Page MenuHomePhabricator

EPIC: Test if a reverse field can help to display more and better suggestions
Closed, ResolvedPublic

Description

In order to test if it's worth trying a reverse field to display more and better suggestion here is a method based on Trey's idea to limit the test to only a subset of the data needed for the suggester to run.

The big picture is :

  • Dump data from production (title and redirect)
  • Build an elasticsearch index in lab
  • Run a set of "phrase suggester" queries extracted from search logs against this index
  • Count and measure the results

This task is marked as EPIC because it needs prior work :

  • Add an option to filter a subset of fields to dumpIndex
  • Write a small script that runs phrase suggester queries

If this task is validated I think it will be a nice method to test further enhancements we plan to make to "Did you mean" suggestions.

Event Timeline

dcausse raised the priority of this task from to Needs Triage.
dcausse updated the task description. (Show Details)
dcausse added subscribers: dcausse, TJones, EBernhardson.
dcausse set Security to None.
dcausse added a project: CirrusSearch.
Deskana subscribed.

Thanks for filing this task David! I've put it into the backlog; let's review it in a sprint planning meeting before we pull it into the sprint.

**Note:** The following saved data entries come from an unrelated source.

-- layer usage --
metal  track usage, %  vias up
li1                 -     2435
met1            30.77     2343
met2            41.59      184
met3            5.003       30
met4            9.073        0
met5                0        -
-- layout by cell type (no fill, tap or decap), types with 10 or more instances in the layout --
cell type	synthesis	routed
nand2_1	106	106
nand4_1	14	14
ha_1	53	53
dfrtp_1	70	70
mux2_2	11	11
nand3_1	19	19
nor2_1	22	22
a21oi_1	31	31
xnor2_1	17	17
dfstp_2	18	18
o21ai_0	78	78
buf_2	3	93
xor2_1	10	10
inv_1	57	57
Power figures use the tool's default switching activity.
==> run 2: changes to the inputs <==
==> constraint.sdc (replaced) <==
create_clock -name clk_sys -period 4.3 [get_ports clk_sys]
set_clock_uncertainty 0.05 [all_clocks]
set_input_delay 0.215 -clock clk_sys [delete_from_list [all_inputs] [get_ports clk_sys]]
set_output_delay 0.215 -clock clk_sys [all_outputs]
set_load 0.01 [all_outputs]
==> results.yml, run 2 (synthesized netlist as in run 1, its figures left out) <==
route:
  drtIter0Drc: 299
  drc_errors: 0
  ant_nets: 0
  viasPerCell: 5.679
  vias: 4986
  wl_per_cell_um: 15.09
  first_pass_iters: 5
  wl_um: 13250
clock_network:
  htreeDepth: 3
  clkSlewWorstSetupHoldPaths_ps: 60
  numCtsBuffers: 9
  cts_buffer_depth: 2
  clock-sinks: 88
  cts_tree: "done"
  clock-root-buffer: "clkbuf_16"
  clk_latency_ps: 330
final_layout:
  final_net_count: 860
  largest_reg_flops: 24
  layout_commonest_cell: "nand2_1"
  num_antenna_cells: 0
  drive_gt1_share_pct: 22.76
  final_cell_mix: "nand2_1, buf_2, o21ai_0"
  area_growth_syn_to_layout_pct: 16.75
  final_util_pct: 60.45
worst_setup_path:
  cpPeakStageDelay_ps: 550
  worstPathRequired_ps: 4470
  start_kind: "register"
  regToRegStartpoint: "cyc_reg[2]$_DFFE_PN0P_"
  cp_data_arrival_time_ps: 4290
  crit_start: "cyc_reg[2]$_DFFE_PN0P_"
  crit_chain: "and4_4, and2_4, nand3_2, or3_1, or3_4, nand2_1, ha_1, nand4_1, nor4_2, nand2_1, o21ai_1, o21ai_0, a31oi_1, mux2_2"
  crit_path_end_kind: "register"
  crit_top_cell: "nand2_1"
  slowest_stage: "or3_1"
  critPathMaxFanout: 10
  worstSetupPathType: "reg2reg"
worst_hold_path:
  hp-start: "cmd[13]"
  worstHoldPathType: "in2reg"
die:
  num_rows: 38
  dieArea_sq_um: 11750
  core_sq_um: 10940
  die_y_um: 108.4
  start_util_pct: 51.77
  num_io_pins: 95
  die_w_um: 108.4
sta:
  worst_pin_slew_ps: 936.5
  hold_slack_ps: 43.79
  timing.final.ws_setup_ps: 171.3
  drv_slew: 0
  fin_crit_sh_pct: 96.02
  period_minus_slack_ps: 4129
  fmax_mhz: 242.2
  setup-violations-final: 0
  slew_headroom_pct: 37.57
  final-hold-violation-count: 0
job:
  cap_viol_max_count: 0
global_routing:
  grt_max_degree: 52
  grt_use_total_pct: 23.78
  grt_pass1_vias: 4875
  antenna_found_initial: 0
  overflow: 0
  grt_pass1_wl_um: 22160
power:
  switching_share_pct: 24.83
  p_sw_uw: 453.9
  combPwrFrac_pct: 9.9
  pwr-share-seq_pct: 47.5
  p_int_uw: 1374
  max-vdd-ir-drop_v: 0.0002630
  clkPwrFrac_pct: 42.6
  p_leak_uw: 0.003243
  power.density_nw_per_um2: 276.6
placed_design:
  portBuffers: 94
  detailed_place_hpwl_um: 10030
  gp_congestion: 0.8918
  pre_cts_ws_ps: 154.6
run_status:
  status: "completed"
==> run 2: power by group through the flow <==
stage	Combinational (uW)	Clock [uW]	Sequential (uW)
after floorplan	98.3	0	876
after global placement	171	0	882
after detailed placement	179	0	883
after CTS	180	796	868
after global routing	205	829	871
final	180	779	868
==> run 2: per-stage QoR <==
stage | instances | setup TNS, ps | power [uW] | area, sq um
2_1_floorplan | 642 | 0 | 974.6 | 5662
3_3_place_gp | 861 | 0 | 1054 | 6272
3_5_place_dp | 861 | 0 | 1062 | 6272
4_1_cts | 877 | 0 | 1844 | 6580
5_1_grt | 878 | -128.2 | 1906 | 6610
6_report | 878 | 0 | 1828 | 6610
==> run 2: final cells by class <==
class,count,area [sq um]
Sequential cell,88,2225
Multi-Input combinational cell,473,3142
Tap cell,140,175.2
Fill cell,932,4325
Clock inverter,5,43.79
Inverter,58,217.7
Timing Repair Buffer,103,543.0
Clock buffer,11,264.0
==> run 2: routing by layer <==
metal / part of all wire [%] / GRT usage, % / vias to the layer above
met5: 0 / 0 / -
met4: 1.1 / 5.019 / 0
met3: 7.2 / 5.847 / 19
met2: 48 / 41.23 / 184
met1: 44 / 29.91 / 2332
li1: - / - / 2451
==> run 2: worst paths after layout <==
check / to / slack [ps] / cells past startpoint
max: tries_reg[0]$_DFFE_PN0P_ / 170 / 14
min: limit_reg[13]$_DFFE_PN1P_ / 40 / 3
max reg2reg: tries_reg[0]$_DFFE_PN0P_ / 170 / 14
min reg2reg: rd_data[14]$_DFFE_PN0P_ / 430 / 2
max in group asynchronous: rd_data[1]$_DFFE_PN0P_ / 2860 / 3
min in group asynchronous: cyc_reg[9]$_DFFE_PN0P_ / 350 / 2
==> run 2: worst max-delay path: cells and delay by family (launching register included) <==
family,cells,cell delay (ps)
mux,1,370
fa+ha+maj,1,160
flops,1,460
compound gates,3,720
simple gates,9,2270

@dcausse Did we do this? If not, do you think it's still worth doing at some point? I'm not sure how to prioritise it.

dcausse claimed this task.

@Deskana yes it was tested as part the BM25 a/b test, this was the Track typos in first 2 characters bucket. Unfortunaly the analysis concluded that it has a bad impact on CTR. In the end we still do not have a sane solution to track typos in the first 2 chars, we could maybe try reducing the prefix length to 1... we were concerned by server load at that time but with the new nodes we plan to add we could maybe reevaluate our position.